Task directions:
Copy out, word for word, the lines from the start of the data below through the line containing "58 | 53.91 |", and no others.

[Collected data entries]
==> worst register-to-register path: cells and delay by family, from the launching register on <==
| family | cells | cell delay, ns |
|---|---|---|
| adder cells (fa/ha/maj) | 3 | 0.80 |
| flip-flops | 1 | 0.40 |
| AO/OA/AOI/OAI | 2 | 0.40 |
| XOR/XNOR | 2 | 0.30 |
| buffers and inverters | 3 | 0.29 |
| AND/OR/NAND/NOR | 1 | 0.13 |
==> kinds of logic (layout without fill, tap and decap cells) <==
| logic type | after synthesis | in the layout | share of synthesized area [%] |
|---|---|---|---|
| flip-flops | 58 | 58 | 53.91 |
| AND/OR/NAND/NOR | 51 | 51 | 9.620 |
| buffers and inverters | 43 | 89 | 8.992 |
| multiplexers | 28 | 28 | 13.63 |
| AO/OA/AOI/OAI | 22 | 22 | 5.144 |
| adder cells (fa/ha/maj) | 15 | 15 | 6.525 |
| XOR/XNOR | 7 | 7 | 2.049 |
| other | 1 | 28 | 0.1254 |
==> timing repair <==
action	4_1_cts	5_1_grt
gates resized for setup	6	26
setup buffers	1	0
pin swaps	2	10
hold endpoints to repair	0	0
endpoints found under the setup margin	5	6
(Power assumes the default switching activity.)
File: src/rtl/tdc_pkg.sv
// -----------------------------------------------------------------------------
// tdc_pkg
//   Shared definitions for the TDC measurement path and its UART reporter:
//   default frame header byte, frame length, the UART serializer state type,
//   and a helper that picks one byte of a report frame.
//   The same package is used by tdc and by the host-side decoder.
// -----------------------------------------------------------------------------
package tdc_pkg;

  // Header byte that opens every report frame.
  localparam logic [7:0] SYNC_BYTE_DEFAULT = 8'hA5;

  // One header byte followed by the four measurement bytes.
  localparam int FRAME_BYTES = 5;

  // Serializer bit-phase states.
  typedef enum logic [1:0] {
    IDLE  = 2'd0,
    START = 2'd1,
    DATA  = 2'd2,
    STOP  = 2'd3
  } tx_state_t;

  // Byte idx of a frame: 0 is the header, 1..4 are the measurement MSB first.
  function automatic logic [7:0] frame_byte(input logic [7:0]  sync,
                                            input logic [31:0] meas,
                                            input logic [2:0]  idx);
    logic [7:0] b;
    case (idx)
      3'd0:    b = sync;
      3'd1:    b = meas[31:24];
      3'd2:    b = meas[23:16];
      3'd3:    b = meas[15:8];
      3'd4:    b = meas[7:0];
      default: b = sync;
    endcase
    return b;
  endfunction

endpackage

File: src/rtl/tdc_uart_reporter_uart_tx_byte.sv
// -----------------------------------------------------------------------------
// uart_tx_byte
//   8N1 byte serializer with a valid/ready input. A byte accepted on a clock
//   edge drives its start bit from that same edge, so the line goes low in the
//   cycle right after the handshake. ready is also high during the final cycle
//   of the stop bit, which lets the next byte follow with no idle gap.
//
// Ports
//   clk    in   1  system clock, posedge
//   reset  in   1  asynchronous active-high reset; line returns high at once
//   valid  in   1  data holds a byte to send
//   data   in   8  byte to send, sampled when valid && ready
//   ready  out  1  serializer can accept a byte on this edge
//   done   out  1  final cycle of a stop bit
//   tx     out  1  registered serial line, idles high
// -----------------------------------------------------------------------------
module uart_tx_byte
  import tdc_pkg::*;
#(
  parameter int CLKS_PER_BIT = 868
) (
  input  logic       clk,
  input  logic       reset,
  input  logic       valid,
  input  logic [7:0] data,
  output logic       ready,
  output logic       done,
  output logic       tx
);

  localparam int            TW     = (CLKS_PER_BIT > 1) ? $clog2(CLKS_PER_BIT) : 1;
  localparam logic [TW-1:0] T_LAST = TW'(CLKS_PER_BIT - 1);

  tx_state_t     state_r, state_s;
  logic [TW-1:0] timer_r, timer_s;
  logic [2:0]    bit_idx_r, bit_idx_s;
  logic [7:0]    shreg_r, shreg_s;
  logic          tx_r, tx_s;
  logic          bit_end_s;

  assign bit_end_s = (timer_r == T_LAST);
  assign done      = (state_r == STOP) && bit_end_s;
  assign ready     = (state_r == IDLE) || done;
  assign tx        = tx_r;

  // Next-state logic: handshake first, otherwise advance the current bit.
  always_comb begin
    state_s   = state_r;
    timer_s   = timer_r;
    bit_idx_s = bit_idx_r;
    shreg_s   = shreg_r;
    tx_s      = tx_r;
    if (valid && ready) begin
      state_s   = START;
      timer_s   = '0;
      bit_idx_s = 3'd0;
      shreg_s   = data;
      tx_s      = 1'b0;
    end else begin
      case (state_r)
        IDLE: begin
          timer_s = '0;
          tx_s    = 1'b1;
        end
        START: begin
          if (bit_end_s) begin
            state_s = DATA;
            timer_s = '0;
            tx_s    = shreg_r[0];
          end else begin
            timer_s = timer_r + TW'(1);
          end
        end
        DATA: begin
          if (bit_end_s) begin
            timer_s = '0;
            if (bit_idx_r == 3'd7) begin
              state_s = STOP;
              tx_s    = 1'b1;
            end else begin
              // shreg[0] is always the bit on the line; shift to expose the next.
              bit_idx_s = bit_idx_r + 3'd1;
              shreg_s   = {1'b0, shreg_r[7:1]};
              tx_s      = shreg_r[1];
            end
          end else begin
            timer_s = timer_r + TW'(1);
          end
        end
        STOP: begin
          if (bit_end_s) begin
            state_s = IDLE;
            timer_s = '0;
            tx_s    = 1'b1;
          end else begin
            timer_s = timer_r + TW'(1);
          end
        end
        default: begin
          state_s = IDLE;
          timer_s = '0;
          tx_s    = 1'b1;
        end
      endcase
    end
  end

  // Serializer state register.
  always_ff @(posedge clk or posedge reset) begin
    if (reset) begin
      state_r   <= IDLE;
      timer_r   <= '0;
      bit_idx_r <= 3'd0;
      shreg_r   <= 8'h00;
      tx_r      <= 1'b1;
    end else begin
      state_r   <= state_s;
      timer_r   <= timer_s;
      bit_idx_r <= bit_idx_s;
      shreg_r   <= shreg_s;
      tx_r      <= tx_s;
    end
  end

endmodule
===== src/rtl/switch_fabric_core.sv =====
// rtl/switch_fabric_core.sv - 5x5 data and feedback priority-mux planes; SWITCH_OUT_REG_EN adds an output register stage
module switch_fabric_core #(
    parameter int P_DATA_WIDTH     = 34,
    parameter int P_FEEDBACK_WIDTH = 3
) (
    input logic clk,
    input logic rst,
    switch_fabric_core_if.slave bus
);
    logic [4:0]                  data_sel     [5];
    logic [P_DATA_WIDTH-1:0]     data_in      [5];
    logic [P_DATA_WIDTH-1:0]     data_nxt     [5];
    logic [P_DATA_WIDTH-1:0]     data_out     [5];
    logic [4:0]                  fb_sel       [5];
    logic [P_FEEDBACK_WIDTH-1:0] feedback_in  [5];
    logic [P_FEEDBACK_WIDTH-1:0] feedback_nxt [5];
    logic [P_FEEDBACK_WIDTH-1:0] feedback_out [5];

    assign data_sel[0] = bus.data_sel_0;
    assign data_sel[1] = bus.data_sel_1;
    assign data_sel[2] = bus.data_sel_2;
    assign data_sel[3] = bus.data_sel_3;
    assign data_sel[4] = bus.data_sel_4;
    assign data_in[0]  = bus.data_in_0;
    assign data_in[1]  = bus.data_in_1;
    assign data_in[2]  = bus.data_in_2;
    assign data_in[3]  = bus.data_in_3;
    assign data_in[4]  = bus.data_in_4;
    assign fb_sel[0]   = bus.fb_sel_0;
    assign fb_sel[1]   = bus.fb_sel_1;
    assign fb_sel[2]   = bus.fb_sel_2;
    assign fb_sel[3]   = bus.fb_sel_3;
    assign fb_sel[4]   = bus.fb_sel_4;
    assign feedback_in[0] = bus.feedback_in_0;
    assign feedback_in[1] = bus.feedback_in_1;
    assign feedback_in[2] = bus.feedback_in_2;
    assign feedback_in[3] = bus.feedback_in_3;
    assign feedback_in[4] = bus.feedback_in_4;

    // Scan from the highest index down so the lowest set select bit is the last, winning assignment.
    always_comb begin
        for (int j = 0; j < 5; j++) begin
            data_nxt[j] = '0;
            for (int i = 4; i >= 0; i--) begin
                if (data_sel[j][i]) data_nxt[j] = data_in[i];
            end
        end
        for (int i = 0; i < 5; i++) begin
            feedback_nxt[i] = '0;
            for (int j = 4; j >= 0; j--) begin
                if (fb_sel[i][j]) feedback_nxt[i] = feedback_in[j];
            end
        end
    end

`ifdef SWITCH_OUT_REG_EN
    always_ff @(posedge clk or posedge rst) begin
        if (rst) begin
            for (int k = 0; k < 5; k++) begin
                data_out[k]     <= '0;
                feedback_out[k] <= '0;
            end
        end else begin
            for (int k = 0; k < 5; k++) begin
                data_out[k]     <= data_nxt[k];
                feedback_out[k] <= feedback_nxt[k];
            end
        end
    end
`else
    logic unused_clk_rst;
    assign unused_clk_rst = clk ^ rst;

    always_comb begin
        for (int k = 0; k < 5; k++) begin
            data_out[k]     = data_nxt[k];
            feedback_out[k] = feedback_nxt[k];
        end
    end
`endif

    assign bus.data_out_0 = data_out[0];
    assign bus.data_out_1 = data_out[1];
    assign bus.data_out_2 = data_out[2];
    assign bus.data_out_3 = data_out[3];
    assign bus.data_out_4 = data_out[4];
    assign bus.feedback_out_0 = feedback_out[0];
    assign bus.feedback_out_1 = feedback_out[1];
    assign bus.feedback_out_2 = feedback_out[2];
    assign bus.feedback_out_3 = feedback_out[3];
    assign bus.feedback_out_4 = feedback_out[4];
endmodule
File: src/rtl/bus_control_unit.sv
// Bus control unit: shares the 16-bit external memory bus between the EU and the prefetcher.
// Latency: grant on the edge after a request, done pulse on the edge that samples mem_ready (2 cycles minimum).
// Backpressure: mem_ready=0 stretches the strobe; the EU has fixed priority, so prefetch may starve.
//
// Ports:
//   clk, reset                 - clock and synchronous active-high reset
//   eu_bus_command/address/... - level-sensitive EU request (IDLE/READ/WRITE), completion via eu_done
//   pf_request/address/flush   - prefetch request for code words, completion via pf_done
//   mem_*                      - strobe/ready handshake toward external memory
//   bus_owner                  - 0 none, 1 EU, 2 prefetch
module bus_control_unit (
    input  logic        clk,
    input  logic        reset,
    input  logic [1:0]  eu_bus_command,
    input  logic [19:0] eu_bus_address,
    input  logic [15:0] eu_data_out,
    input  logic [1:0]  eu_byte_enable,
    output logic [15:0] eu_data_in,
    output logic        eu_done,
    input  logic        pf_request,
    input  logic [19:0] pf_address,
    input  logic        pf_flush,
    output logic [15:0] pf_data,
    output logic        pf_done,
    output logic        mem_strobe,
    output logic        mem_write,
    output logic [19:0] mem_address,
    output logic [1:0]  mem_byte_enable,
    output logic [15:0] mem_data_out,
    input  logic [15:0] mem_data_in,
    input  logic        mem_ready,
    output logic [1:0]  bus_owner
);

    typedef enum logic [1:0] {
        IDLE    = 2'd0,
        EU_XFER = 2'd1,
        PF_XFER = 2'd2
    } state_t;

    state_t state, state_next;

    logic eu_armed;
    logic discard;
    logic eu_cmd_active;
    logic eu_grant;
    logic pf_grant;
    logic xfer_done;

    // Encoding 3 is treated the same as IDLE.
    assign eu_cmd_active = (eu_bus_command == 2'd1) || (eu_bus_command == 2'd2);

    always_ff @(posedge clk) begin
        if (reset) begin
            state <= IDLE;
        end else begin
            state <= state_next;
        end
    end

    always_comb begin
        state_next = state;
        eu_grant   = 1'b0;
        pf_grant   = 1'b0;
        xfer_done  = 1'b0;
        case (state)
            IDLE: begin
                if (eu_armed && eu_cmd_active) begin
                    eu_grant   = 1'b1;
                    state_next = EU_XFER;
                end else if (pf_request && !pf_flush) begin
                    pf_grant   = 1'b1;
                    state_next = PF_XFER;
                end
            end
            EU_XFER, PF_XFER: begin
                if (mem_ready) begin
                    xfer_done  = 1'b1;
                    state_next = IDLE;
                end
            end
            default: state_next = IDLE;
        endcase
    end

    always_ff @(posedge clk) begin
        if (reset) begin
            eu_armed        <= 1'b1;
            discard         <= 1'b0;
            bus_owner       <= 2'd0;
            mem_strobe      <= 1'b0;
            mem_write       <= 1'b0;
            mem_address     <= 20'd0;
            mem_byte_enable <= 2'b00;
            mem_data_out    <= 16'd0;
            eu_done         <= 1'b0;
            eu_data_in      <= 16'd0;
            pf_done         <= 1'b0;
            pf_data         <= 16'd0;
        end else begin
            eu_done <= 1'b0;
            pf_done <= 1'b0;

            // Transfer fields are captured once at grant so memory sees them
            // stable even if the requester changes its inputs afterwards.
            if (eu_grant) begin
                mem_strobe      <= 1'b1;
                mem_write       <= (eu_bus_command == 2'd2);
                mem_address     <= eu_bus_address;
                mem_byte_enable <= eu_byte_enable;
                mem_data_out    <= eu_data_out;
                bus_owner       <= 2'd1;
            end else if (pf_grant) begin
                mem_strobe      <= 1'b1;
                mem_write       <= 1'b0;
                mem_address     <= pf_address;
                mem_byte_enable <= 2'b11;
                bus_owner       <= 2'd2;
            end

            if (xfer_done) begin
                mem_strobe <= 1'b0;
                mem_write  <= 1'b0;
                bus_owner  <= 2'd0;
                discard    <= 1'b0;
                if (state == EU_XFER) begin
                    eu_done <= 1'b1;
                    if (!mem_write) begin
                        eu_data_in <= mem_data_in;
                    end
                end else if (!(discard || pf_flush)) begin
                    // A flush arriving on the completing cycle also discards.
                    pf_done <= 1'b1;
                    pf_data <= mem_data_in;
                end
            end else if ((state == PF_XFER) && pf_flush) begin
                discard <= 1'b1;
            end

            // The microsequencer holds its command after completion; it must
            // be seen idle at least once before the next one is accepted.
            if (!eu_cmd_active) begin
                eu_armed <= 1'b1;
            end else if (xfer_done && (state == EU_XFER)) begin
                eu_armed <= 1'b0;
            end
        end
    end

endmodule

File: config.mk
export PLATFORM = sky130hd
export DESIGN_NAME = bus_control_unit
export DESIGN_NICKNAME = d
export VERILOG_FILES = /design/src/rtl/bus_control_unit.sv
export SDC_FILE = /design/constraint.sdc
export NUM_CORES = 1
export LEC_CHECK = 0
export ABC_AREA = 1
export CAP_MARGIN = 20
export CORE_ASPECT_RATIO = 1.5
export CORE_MARGIN = 5
export CORE_UTILIZATION = 40
export CTS_BUF_LIST = sky130_fd_sc_hd__clkbuf_4 sky130_fd_sc_hd__clkbuf_8
export CTS_CLUSTER_SIZE = 20
export DETAILED_ROUTE_END_ITERATION = 8
export DONT_BUFFER_PORTS = 1
export PLACE_DENSITY = 0.59
export SLEW_MARGIN = 20
export SYNTH_ARGS = -nofsm -noshare
export SYNTH_HDL_FRONTEND = slang
export SYNTH_SLANG_ARGS = --single-unit
File: constraint.sdc
create_clock -name clk -period 1.9 [get_ports clk]
set_input_delay 0.38 -clock clk [delete_from_list [all_inputs] [get_ports clk]]
set_output_delay 0.38 -clock clk [all_outputs]
set_load 0.02 [all_outputs]
# After elaboration in Yosys (flattened, before gate mapping)
# Cells that the tools add are included.
op_classes:
  mux: 23
  n_reduce_logical: 18
  n_bitwise: 5
  eq_ne: 6
ops:
  columns: ["operator", "count"]
  rows:
  - ["$mux 20", 2]
  - ["$mux 1", 15]
  - ["$mux 2", 5]
  - ["$reduce_or 2->1", 4]
  - ["$reduce_and 3->1", 2]
  - ["$reduce_or 3->1", 2]
  - ["$not 1->1", 5]
  - ["$eq 2x1->1 const B", 2]
  - ["$eq 2x2->1 const B", 2]
  - ["$logic_and 1x1->1", 4]
  - ["$pmux 2 s2", 1]
  - ["$ne 3x3->1 const B", 1]
  - ["$logic_not 2->1", 1]
  - ["$logic_or 1x1->1", 2]
  - ["$ne 2x2->1 const B", 1]
  - ["$reduce_and 2->1", 1]
  - ["$reduce_bool 2->1", 1]
  - ["$logic_not 1->1", 1]
word_totals:
  elab_cells: 66
  register_bits: 80
  output_inout_bits: 76
  input_bits: 81

# Depth between registers and ports, before layout
depth:
  ltp_word: 7
  ltp_mapped: 10
  mapped_depth_nobuf: 9

# Worst setup path after synthesis
# OpenSTA, ideal clock, no wires.
synth_timing:
  kind: "input to register"
  startpoint: "input eu_bus_command[0]"
  endpoint: "register mem_address[0]"
  setup_slack_ns: 0.396
  arrival_ns: 1.391
  setup_time_ns: 0.113
  t_required_ns: 1.787
  cell_stages: 10
  path_buffers: 1
  cell_sequence: "inv_1 -> ha_1 -> inv_2 -> nand2_1 -> nand3_2 -> nand2_1 -> inv_1 -> buf_2 -> nor2_1 -> nor2_1"
synth_between:
  elab_chain_cells: 6
  word_cells_on_any_way: 10
  cone_classes: "eq/ne (2); mux (5); reduce/logical (3)"
synth_lines:
  columns: ["item", "line_no", "text"]
  rows:
  - ["start, declared", "14", "input logic [1:0] eu_bus_command,"]
  - ["$eq 2x1->1 / $eq 2x2->1 (equally long branches)", "51", "assign eu_cmd_active = (eu_bus_command == 2'd1) || (eu_bus_command == 2'd2);"]
  - ["$logic_or 1x1->1 (*)", "51", null]
  - ["$logic_and 1x1->1 (*)", "68", "if (eu_armed && eu_cmd_active) begin"]
  - ["$mux 1", "68", null]
  - ["$mux 1", "66", "case (state)"]
  - ["$mux 20 / $reduce_bool 2->1 (equally long branches)", null, null]
  - ["end signal, assigned", "109", "mem_address <= eu_bus_address;"]
  - ["end signal, assigned", "116", "mem_address <= pf_address;"]
  - ["end, declared", "27", "output logic [19:0] mem_address,"]
# Mark *: on every way between the ends. The rest lies on a longest branch, timed or not.
# A chain may end at the register's enable or synchronous reset.

# Worst setup path after layout
layout_timing:
  startpoint: "register state[0]"
  endpoint: "register eu_data_in[4]"
layout_between:
  elab_chain_cells: 4
  word_cells_on_any_way: 5
  cone_classes: "eq/ne (2); mux (1); reduce/logical (2)"
layout_lines:
  columns: ["item", "line_no", "text"]
  rows:
  - ["start, declared", "41", "state_t state, state_next;"]
  - ["start signal, assigned", "57", "state <= state_next;"]
  - ["$eq 2x1->1 / $eq 2x2->1 (equally long branches)", "66, 126", null]
  - ["$reduce_or 2->1", "66", null]
  - ["$mux 1", "66", null]
  - ["$reduce_and 3->1 (no source line) (*)", null, null]
  - ["end signal, assigned", "129", "eu_data_in <= mem_data_in;"]
  - ["end, declared", "18", "output logic [15:0] eu_data_in,"]
# Marked as above.

==> metrics.txt <==
status=finished clean; Period minus WS final=1.670 ns; unique cell type count in the Yosys netlist=19; post-DP HPWL=between 6000 and 7000 microns; nature of the critical path startpoint=flip-flop; global-route wire length before repair=approximately 14000 microns; Setup Fix Bufs, Post-CTS=0; final WL=8609 microns; met3 wire length=between 900 and 1000 microns; hold_sp=reset; sw frac=31.80%; cts repair resizes=0; most frequent cells in the layout=nor2_1 (115), dfxtp_1 (80), nand2_1 (78); Clk Latency, worst-skew pair=0.34 ns; internal power=between 2000 and 3000 uW; CTS tree=done; Sequential Power Share=a little over half; proportion of layout cells with a drive suffix above 1=7.625%; Hold Path Depth=1; Pins Over Slew Limit=0; number of nets in the layout=around 540; die area=about 0.010 sq mm; drt drc=0; final hold violations=0; Clock Power Share=a little under a third; Routability Congestion=0.7783; Hold Path Sink=mem_byte_enable[1]; relative slew slack=62.62%; Logic pwr share=about 17%; Mapped Avg Cell Area=slightly above 7 sq um; WP data arrival=1.95 ns; VDD IR max=between 500 and 600 uV; unrepaired setup endpoints after global routing=false; worst-path cell chain=inv_1 > ha_1 > nand2_1 > nor2_1 > nand2_1 > inv_1 > nor2_1 > nor2_1; Worst Hold Class=input pin to flip-flop; Congestion Overflow GR=0; Clock Skew=about 0.0041 ns; 1st-pass router iterations=4; Port Buffer Count=0; Critical Path RT=2.18 ns; CP Buf/Inv Count=2; Sum Neg Setup Slack=0 ns; r2r worst-path depth=8; Longest Clk Path Bufs=2; Max Clk Rate=between 500 and 600 MHz; Slew @ Worst Pin=0.5600 ns; Mapped Cells=between 400 and 500; initial antenna violation count=0; Via density=5.007; Post-DRT Antenna Nets=0; Area contributors post-synth=dfxtp_1 (48%), nor2_1 (13%), nand2_1 (9.0%); Clock transition at path regs=0.08 ns; wl on met1=3252 microns; FF-to-FF End=eu_data_in[4]; Vias=~2800; final setup violation count=0; Num Clock Sinks=80; Slowest Stage Delay on Critical Path=~0.42 ns; I/O pin count=between 150 and 200; share of the synthesized area in the top cell type=48.47%; CP Max Fanout=16; cell chosen for the clock root=clkbuf_8; synthesized cell area=0.003304 sq mm; area grow syn2layout=10.37%; WS Path Type=flip-flop to flip-flop; Seq/Total Area, Yosys=approximately 48%; FF+latch count, synth=80; Initial DRC Count=100; Synth Warn #=0; Die W=between 80 and 90 microns; Slowest cell on crit path=inv_1; Reg2Reg Setup Slack=about 0.23 ns; core area=approximately 0.008 sq mm; Starting Density=about two fifths; Detail Route met2 WL=between 4000 and 5000 microns; commonest non-fill, non-tap cell in the layout=nor2_1; Min Hold Slack=0.1028 ns; hold buffers post-CTS=0; Max Used Layer=met4; Leakage=roughly 0.0016 uW; H-tree levels=3; pin count of the biggest net entering global routing=58; Net Sw Power=about 1300 uW; Yosys top cell by area=dfxtp_1; worst r2r src=state[0]; Worst setup EP type=flip-flop; crit share post-route=between 80% and 90%; Die Height=around 120 microns; Crit path max-delay family=buffers and inverters; vias in the first global route=~2700; Num CTS Buffers=9; crit path from=state[0]; Max-Cap Viols=0; row cnt=40; Routed WL per cell=15.26 microns; Net Count, Synth=between 500 and 600; GRT Overall Usage=16.72%; most frequent CP cell=nor2_1; n_diodes=0; power per standard cell area=1136 mW/mm^2
==> cell usage after synthesis (all sizes together) <==
| cell | count |
|---|---|
| a21oi | 22 |
| buf | 20 |
| clkbuf | 9 |
| dfxtp | 80 |
| ha | 4 |
| inv | 32 |
| nand2 | 79 |
| nand3 | 25 |
| nand3b | 20 |
| nor2 | 116 |
| nor3 | 1 |
| o21ai | 50 |
| o21bai | 1 |
==> worst max-delay path by stage <==
stage               slack, ns  cells past startpoint              to
floorplan                0.40                     10  mem_address[0]
global placement         0.25                     10  mem_address[7]
detailed placement       0.17                     10  mem_address[8]
CTS                      0.20                      8   eu_data_in[4]
global route             0.01                      8   eu_data_in[4]
finish                   0.23                      8   eu_data_in[4]
==> cells by family (layout without fill, tap and decap cells) <==
| family | Yosys count | in the layout | share of synthesized area (%) |
|---|---|---|---|
| compound gates | 73 | 73 | 11.13 |
| buf+inv | 61 | 61 | 8.027 |
| simple gates | 241 | 241 | 30.86 |
| flops | 80 | 80 | 48.47 |
| fa+ha+maj | 4 | 4 | 1.515 |
==> worst register-to-register path, stage by stage, from the launching register on <==
cell and delay (ns):
dfxtp_1 0.36, inv_1 0.07, ha_1 0.30, nand2_1 0.09
nor2_1 0.09, nand2_1 0.07, inv_1 0.42, nor2_1 0.08
nor2_1 0.13
==> per-layer routing <==
| metal | global-route usage (%) | up-vias |
|---|---|---|
| met1 | 18.07 | 1256 |
| met4 | 7.948 | 0 |
| met2 | 28.61 | 118 |
| met5 | 0 | - |
| li1 | - | 1442 |
| met3 | 6.250 | 8 |
==> layout make-up <==
class,instances,area [sq um]
Multi-Input combinational cell,318,1440
Fill cell,842,4410
Sequential cell,80,1602
Clock inverter,3,40.04
Inverter,32,120.1
Tap cell,105,131.4
Clock buffer,13,166.4
Timing Repair Buffer,13,147.6
==> through the flow <==
stage / util [%] / instance area [sq um] / worst slack (ns) / instances / total power [uW]
floorplan: - / 3304 / 0.3962 / 459 / 2712
detailed placement: 42.70 / 3441 / 0.1671 / 548 / 2910
finish: 45.26 / 3647 / 0.2297 / 564 / 4142
CTS: 45.26 / 3647 / 0.1952 / 564 / 4206
global placement: 42.70 / 3441 / 0.2528 / 548 / 2890
global route: 45.26 / 3647 / 0.01149 / 564 / 4401
==> power by group through the flow <==
stage	clock network, uW	logic, uW	registers (uW)
after global placement	0	671	2220
after global routing	1410	793	2200
final	1290	682	2170
after CTS	1330	693	2180
after floorplan	0	544	2170
after detailed placement	0	690	2220
==> registers in the layout, summed over array words and instances, names as in the netlist <==
signal	flops
eu_data_in	16
discard	1
eu_done	1
pf_data	16
bus_owner	2
mem_data_out	16
eu_armed	1
mem_address	20
pf_done	1
state	2
mem_strobe	1
mem_write	1
mem_byte_enable	2
Note: power is estimated with default switching activity, not from simulation.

Task response:
==> worst register-to-register path: cells and delay by family, from the launching register on <==
| family | cells | cell delay, ns |
|---|---|---|
| adder cells (fa/ha/maj) | 3 | 0.80 |
| flip-flops | 1 | 0.40 |
| AO/OA/AOI/OAI | 2 | 0.40 |
| XOR/XNOR | 2 | 0.30 |
| buffers and inverters | 3 | 0.29 |
| AND/OR/NAND/NOR | 1 | 0.13 |
==> kinds of logic (layout without fill, tap and decap cells) <==
| logic type | after synthesis | in the layout | share of synthesized area [%] |
|---|---|---|---|
| flip-flops | 58 | 58 | 53.91 |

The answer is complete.